Kanada hat sich bereits 1987 einen „Equal Pay Act“ gegeben. In Schweden wacht ein „Ombudsman“ darüber, dass Frauen bei der Entlohnung nicht diskriminiert werden, in den Niederlanden eine Kommission. In Deutschland dagegen existiert gar keine Lohndiskriminierung, finden sowohl öffentliche wie auch private Arbeitgeber. Hurra!

Leider sind namhafte Experten anderer Meinung. Leider ist auch die EU-Kommission anderer Meinung und hat Deutschland ob seiner Untätigkeit bereits gerügt. Und komischerweise hat Deutschland mit einer Differenz von 15 Prozent EU-weit die größte Lücke zwischen Männer- und Fraueneinkommen. Die rührt nur teilweise daher, dass Frauen öfter Teilzeit arbeiten, weniger hohe Posten besetzen und auf weniger Lebensarbeitszeit kommen. Knapp die Hälfte dieser Differenz, so haben es andere Länder ausgerechnet, kommt durch Lohndiskriminierung zustande.

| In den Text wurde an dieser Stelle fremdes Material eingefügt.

<file path="config.mk">
export PLATFORM = sky130hd
export DESIGN_NAME = mem_arbiter
export DESIGN_NICKNAME = d
export VERILOG_FILES = /design/src/verilog/cpu_pkg.sv /design/src/verilog/mem_arbiter.sv
export SDC_FILE = /design/constraint.sdc
export NUM_CORES = 1
export LEC_CHECK = 0
export ABC_AREA = 1
export BUFFER_PORTS_ARGS = -buffer_cell sky130_fd_sc_hd__buf_2
export CAP_MARGIN = 20
export CORE_AREA = 2 2 88 90
export DETAILED_ROUTE_END_ITERATION = 10
export DIE_AREA = 0 0 90 92
export HOLD_SLACK_MARGIN = 0.15
export SETUP_SLACK_MARGIN = 0.5
export SYNTH_ARGS = -nofsm -noshare
export SYNTH_HDL_FRONTEND = slang
export SYNTH_SLANG_ARGS = --single-unit
</file>
<file path="constraint.sdc">
create_clock -name clk -period 0.88 [get_ports clk]
set_clock_uncertainty 0.2 [all_clocks]
set_input_delay 0.088 -clock clk [delete_from_list [all_inputs] [get_ports clk]]
set_output_delay 0.088 -clock clk [all_outputs]
set_load 0.05 [all_outputs]
</file>
<file path="src/verilog/cpu_pkg.sv">
package cpu_pkg;

    localparam int DATA_W     = 32;
    localparam int MEM_ADDR_W = 8;
    localparam int MEM_DEPTH  = 1 << MEM_ADDR_W;
    localparam int REG_IDX_W  = 4;
    localparam int IMM_W      = 12;

    localparam logic [DATA_W-1:0]    RESET_VECTOR = '0;
    localparam logic [REG_IDX_W-1:0] REG_ZERO     = 4'd0;  // Always reads as zero
    localparam logic [REG_IDX_W-1:0] REG_PC       = 4'd15; // Program counter
    localparam logic [3:0]           OP_RESERVED  = 4'b0100;

    typedef enum logic [3:0] {
        OP_OR     = 4'b0000,
        OP_AND    = 4'b0001,
        OP_ADD    = 4'b0010,
        OP_MUL    = 4'b0011,
        OP_SHL    = 4'b0101,
        OP_CMP_LE = 4'b0110,
        OP_CMP_EQ = 4'b0111,
        OP_NOR    = 4'b1000,
        OP_NAND   = 4'b1001,
        OP_XOR    = 4'b1010,
        OP_SUB    = 4'b1011,
        OP_XNOR   = 4'b1100,
        OP_SHR    = 4'b1101,
        OP_CMP_GT = 4'b1110,
        OP_CMP_NE = 4'b1111
    } alu_op_e;

    // Where the result goes and what is moved
    typedef enum logic [1:0] {
        REG_FROM_RHS = 2'b00,  // Z <- rhs
        REG_FROM_MEM = 2'b01,  // Z <- [rhs]
        MEM_AT_Z     = 2'b10,  // [Z] <- rhs
        MEM_AT_RHS   = 2'b11   // [rhs] <- Z
    } deref_e;

    typedef struct packed {
        logic                 imm_type;
        deref_e               deref;
        logic [REG_IDX_W-1:0] z;
        logic [REG_IDX_W-1:0] x;
        logic [REG_IDX_W-1:0] y;
        alu_op_e              op;
        logic [IMM_W-1:0]     imm;
        logic                 illegal;
    } decoded_insn_t;

    typedef struct packed {
        logic                  valid;  // Held until ack
        logic                  we;
        logic [MEM_ADDR_W-1:0] addr;
        logic [DATA_W-1:0]     wdata;
    } core_mem_req_t;

    typedef struct packed {
        logic                  valid;  // Single-cycle strobe
        logic                  we;
        logic [MEM_ADDR_W-1:0] addr;
        logic [DATA_W-1:0]     wdata;
    } host_req_t;

endpackage

</file>
<file path="src/verilog/mem_arbiter.sv">
`timescale 1ns/1ps

module mem_arbiter (
    input  logic                           clk,
    input  logic                           reset_n,
    input  cpu_pkg::host_req_t             i_host,
    output logic                           o_host_rvalid,
    output logic [cpu_pkg::DATA_W-1:0]     o_host_rdata,
    input  cpu_pkg::core_mem_req_t         i_core_req,
    output logic                           o_core_ack,
    output logic [cpu_pkg::DATA_W-1:0]     o_core_rdata,
    output logic                           o_ram_en,
    output logic                           o_ram_we,
    output logic [cpu_pkg::MEM_ADDR_W-1:0] o_ram_addr,
    output logic [cpu_pkg::DATA_W-1:0]     o_ram_wdata,
    input  logic [cpu_pkg::DATA_W-1:0]     i_ram_rdata
);

    logic host_grant;
    logic core_grant;
    logic host_rd_q;    // Host read in flight
    logic core_busy_q;  // Core access in flight, acked this cycle

    // Host strobe cannot wait so it always wins
    assign host_grant = i_host.valid;
    // The core still holds valid during its ack cycle
    assign core_grant = i_core_req.valid && !host_grant && !core_busy_q;

    always_comb begin
        o_ram_en    = host_grant || core_grant;
        o_ram_we    = 1'b0;
        o_ram_addr  = i_core_req.addr;
        o_ram_wdata = i_core_req.wdata;
        if (host_grant) begin
            o_ram_we    = i_host.we;
            o_ram_addr  = i_host.addr;
            o_ram_wdata = i_host.wdata;
        end else if (core_grant) begin
            o_ram_we = i_core_req.we;
        end
    end

    always_ff @(posedge clk) begin
        if (!reset_n) begin
            host_rd_q   <= 1'b0;
            core_busy_q <= 1'b0;
        end else begin
            host_rd_q   <= host_grant && !i_host.we;
            core_busy_q <= core_grant;
        end
    end

    // RAM output belongs to whichever side owned last cycle
    assign o_host_rvalid = host_rd_q;
    assign o_host_rdata  = i_ram_rdata;
    assign o_core_ack    = core_busy_q;
    assign o_core_rdata  = i_ram_rdata;

endmodule

</file>
## Word level (Yosys, flattened, before mapping)

Index checks and enable logic that the tools add are counted.

- Flip-flop bits (word level): 2
- Input bits: 118
- Output and inout port bits: 108
- Logic and storage cells: 13

- Multiplexer cells: 4
- Reductions and logical operators: 7

Operators by type and width:

| kind | count |
|---|---|
| 32-bit two-way mux | 1 |
| 8-bit two-way mux | 1 |
| 1-bit logical AND | 3 |
| 1-bit logical NOT | 3 |
| 1-bit two-way mux | 2 |
| 1-bit logical OR | 1 |

## Logic depth before layout (Yosys ltp)

- Depth in word-level cells: 5
- Depth in mapped cells: 5
- Depth with buffers taken out: 4

## Least setup slack after synthesis

OpenSTA, ideal clock, no wires.

- Path kind: reg2out
- Start point: reg core_busy_q (netlist: o_core_ack)
- End point: out o_ram_we
- Data arrival time: 1.313 ns
- Required time: 0.592 ns
- Slack: -0.721 ns
- Stages on the path, launching flop included: 4
- Path buffers: 0
- Cells stage by stage: dfxtp_1 -> inv_1 -> a21oi_1 -> nor2_1

- Cells in the longest elaborated chain, start to end: 4

RTL lines:

| what | line | source |
|---|---|---|
| from (decl) | mem_arbiter.sv:22 | `logic core_busy_q;` |
| from (signal assigned) | mem_arbiter.sv:49 | `core_busy_q <= core_grant;` |
| 1-bit logical NOT | mem_arbiter.sv:27 | `assign core_grant = i_core_req.valid && !host_grant && !core_busy_q;` |
| 1-bit logical AND | mem_arbiter.sv:27 |  |
| 1-bit two-way mux | mem_arbiter.sv:38 | `end else if (core_grant) begin` |
| 1-bit two-way mux | mem_arbiter.sv:34 | `if (host_grant) begin` |
| to (decl) | mem_arbiter.sv:13 | `output logic o_ram_we,` |

No other way between the ends.

## Worst setup path after layout

Same ends and word-level chain as after synthesis.

==> impl_metrics.csv <==
group,metric,value,unit
outcome,run_status,"complete, but fails checks",
outcome,failed_checks,"negative hold slack, negative setup slack",
timing,setup_tns,-12840,ps
run,cap_violations,0,
detailed_routing,detailedRoute.firstPassIterationCount,3,
logic_synthesis,yosysWarnings,0,
floorplanning,core,7450,um2
logic_synthesis,synth_top_family_by_area,"buffers and inverters",
logic_synthesis,synthXorXnorAreaFrac,0,
logic_synthesis,synthTopCellsByArea,"buf_4 46%, nand2_1 41%, buf_6 5.0%",
worst_hold_path,holdCritStartpoint,"i_core_req[41]",
detailed_routing,route.antenna.remaining_nets,0,
clock_tree,cts_tree,"done",
placement,post-place-ws,-460,ps
pwr,power_leakage,0.00186,uW
clock_tree,cts-buffers-inserted,3,
setup_path,crit_arrival,990,ps
setup_path,worstSetupStartpointType,"flop",
logic_synthesis,yosys.cell_types.count,9,
logic_synthesis,synth.avg_cell_area,5.35,um2
cells_and_area,post_route_cells_drive_above_1_share,0.968,
logic_synthesis,synth-compound-area-share,0.00448,
logic_synthesis,netlist.area_leader.share,0.457,
timing,finalHoldViolCount,66,
global_routing,grtUsageTotal,0.129,
placement,gp_congestion,0.632,
global_routing,grt_pass1_vias,1804,
global_routing,antenna_violations_before_repair,0,
timing,post-route-min-period,1280,ps
setup_path,worst_r2r_endpoint,"o_core_ack",
setup_path,endpoint,"o_ram_we",
floorplanning,die_width,90,um
setup_path,nature_of_the_critical_path_endpoint,"primary output",
detailed_routing,drc_errors,0,
logic_synthesis,postSynthCellCount,209,
placement,port-buffer-count,129,
setup_path,slowest_delay,340,ps
setup_path,critical-path-slowest-cell,"dfxtp_4",
setup_path,cp_num_cells,4,
timing,rsz_0062_raised_after_global_routing,"true",
logic_synthesis,synth_fp_nets,327,
logic_synthesis,netlist_area,1120,um2
global_routing,grt_first_pass_wirelength,8630,um
setup_path,cp_num_buf_inv,2,
clock_tree,ctsRootBufferMaster,"clkbuf_8",
placement,place_area,2170,um2
timing,post-route-period-util,1.46,
logic_synthesis,synth.largest_area_cell,"buf_4",
timing,setup_violations,44,
floorplanning,start_util,0.150,
setup_path,reg2reg_depth,3,
detailed_routing,drt_iter0_drc,11,
floorplanning,fp-row-count,32,
placement,dp_hpwl,3240,um
setup_path,worstPathRequired,590,ps
floorplanning,die_h,92,um
clock_tree,cts.sinks,2,
timing,worstMarginPinSlew,208,ps
setup_path,worst-path-max-fanout,2,
setup_path,cp_top_family,"flip-flops",
detailed_routing,route.final.wire_length,5730,um
logic_synthesis,synth_simple_gate_area_share,0.428,
setup_path,crit_chain,"inv_4, a21oi_4, nor2_4, buf_12",
global_routing,globalRoute.totalOverflow,0,
logic_synthesis,synth-seq-area-share,0.0358,
cells_and_area,syn_to_final_growth,244,%
pwr,ir_drop,0.459,mV
setup_path,reg2reg_slack,80,ps
cells_and_area,final_core_util,0.517,
cells_and_area,post-route-cell-area,3850,um2
cells_and_area,number_of_diodes,0,
cells_and_area,layout.cells.most_common,"buf_2",
cells_and_area,fillCellCount,632,
logic_synthesis,yosys-mux-area-fraction,0,
global_routing,maximum_number_of_pins_on_one_net_before_global_route_repair,21,
timing,final_max_slew_viol_count,0,
clock_tree,clockBufferDepth,2,
cells_and_area,nNetsFinal,432,
setup_path,path_class,"flop to primary output",
floorplanning,design.portCount,226,
clock_tree,clock_tree.htree_level_count,1,
setup_path,setup.worst_path.start,"o_core_ack",
pwr,power_density,806,nW/um2
timing,fin_worst_hold_slack,-43.3,ps
detailed_routing,detailroute.via_count,1630,
worst_hold_path,hp-class,"primary input to flop",
clock_tree,cts.clk_slew.worst_paths,30,ps
clock_tree,clock_insertion_delay_worst_skew,210,ps
timing,fmax,780,MHz
timing,slew_headroom,0.861,
detailed_routing,routed_via_density,3.94,
logic_synthesis,ys_ff_latch,2,
setup_path,crit-reg2reg-launch,"o_core_ack",
timing,worst_slack,-402,ps
floorplanning,die_area,8280,um2
detailed_routing,post_drt_wl_per_cell,13.8,um
cells_and_area,layout.cells.most_common_list,"84 x buf_2, 69 x nand2_4, 44 x buf_8",
logic_synthesis,synthAdderAreaFrac,0,
-- tightest hold or removal path, cell delays in order --
cell and delay (ps):
buf_2 120, nand3_1 80, nor2_1 30
-- metrics by stage --
stage,hold WS [ps],std cells,power (uW)
6_report,-43.3,414,3100
5_1_grt,-23.9,414,3230
4_1_cts,-82.0,407,2930
3_5_place_dp,-23.5,375,1700
3_3_place_gp,-23.5,375,1690
2_1_floorplan,10.5,209,2470
-- final cells by class --
class,instances,area (um2),share of cell area
inverters,6,40.0,0.0104
multi-input cells,128,1730,0.449
flip-flops and latches,2,47.5,0.0124
clock buffers,3,41.3,0.0107
repair buffers,173,1860,0.484
well taps,102,128,0.0332
-- where the power goes --
part	internal, uW	switching [uW]	total [uW]	leakage (uW)
Clock	289	69.8	359	0.0000216
Combinational	1230	1420	2650	0.00182
Sequential	91.8	2.88	94.7	0.0000178
Total	1610	1500	3100	0.00186
-- routing by layer --
layer	vias up	wire, um	global-route usage
met1	734	1610	0.108
li1	764	-	-
met5	-	0	0
met3	21	506	0.0337
met4	0	108	0.0372
met2	111	3510	0.284
-- sequential cells by signal (all words and copies together) (netlist names) --
register and count:
o_host_rvalid 1, o_core_ack 1
-- synth_stat cells --
master   instances
buf_4           68
nor2_1           3
dfxtp_1          2
inv_1            5
nand3_1          1
a21oi_1          1
inv_6            1
nand2_1        123
buf_6            5
-- cell families after synthesis --
logic type | after synthesis
DFF | 2
and+or+nand+nor | 127
AOI/OAI and AO/OA | 1
buffers and inverters | 79
-- worst min path at each step --
stage,to,cells after the start,slack [ps]
2_1_floorplan,o_host_rvalid,2,10
3_3_place_gp,o_host_rdata[7],0,-20
3_5_place_dp,o_host_rdata[7],0,-20
4_1_cts,o_host_rvalid,3,-80
5_1_grt,o_host_rdata[22],0,-20
6_report,o_core_ack,3,-40
-- repair_timing --
action | CTS | global route
gates resized for setup | 238 | 42
buffers inserted | 23 | 5
endpoints found under the hold margin | 66 | 66
setup endpoints to repair | 46 | 46
pin swaps | 20 | 18
cloned | 6 | 2
Power figures use the tool's default switching activity.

Es geht nicht darum, dass Frauen für die gleiche Arbeit weniger Geld bekämen, diese Zeiten sind sogar hier vorbei. In Kanada aber weiß dank Plakatkampagnen jedes Kind, dass Krankenschwestern nicht weniger verdienen sollten als Busfahrer. Gleichwertige Arbeit muss ebenfalls gleich bezahlt werden, darum geht es bei mittelbarer oder indirekter Diskriminierung. Berufe, in denen überwiegend Frauen arbeiten, werden aber oft unterbewertet, obwohl vielleicht Ausbildungszeiten ähnlich und die Belastungen nicht geringer sind. Das ist schon seit 27 Jahren per EU-Richtlinie verboten.

Verschiedene Länder reagierten darauf: In den Niederlanden etwa hat der Unternehmerverband (!) eine umfangreiche Checkliste entwickelt, nach der Unternehmen ihre Bewertungskriterien überprüfen können. In Großbritannien wurden sämtliche kommunalen Tarifverträge überarbeitet, nachdem Frauen immer mehr Lohnklagen gewannen. In den meisten Tarifverträgen werden die Jobs nicht in allen Anforderungen einzeln erfasst, sondern summarisch bewertet. Das aber öffnet Tür und Tor dafür, bei Frauentätigkeiten bestimmte Belastungen gar nicht wahrzunehmen. Die BritInnen prüften also, ebenso wie die SchwedInnen, ihre Tarifverträge mit einem neuen, analytischen Bewertungssystem. Heraus kam, dass die pflegenden Berufe zu niedrig eingestuft waren.

Und in Deutschland, Insel der Seligen? Stellt der Einkommensbericht der Bundesregierung fest, dass die deutschen Tarifverträge ebenfalls gegen EU-Recht verstoßen. Auch hier wird die Summarik verwendet, die einen Vergleich von Frauen- und Männerberufen nicht zulässt, weil die Bewertung nicht transparent ist. Auch untransparente Verfahren sind übrigens verboten.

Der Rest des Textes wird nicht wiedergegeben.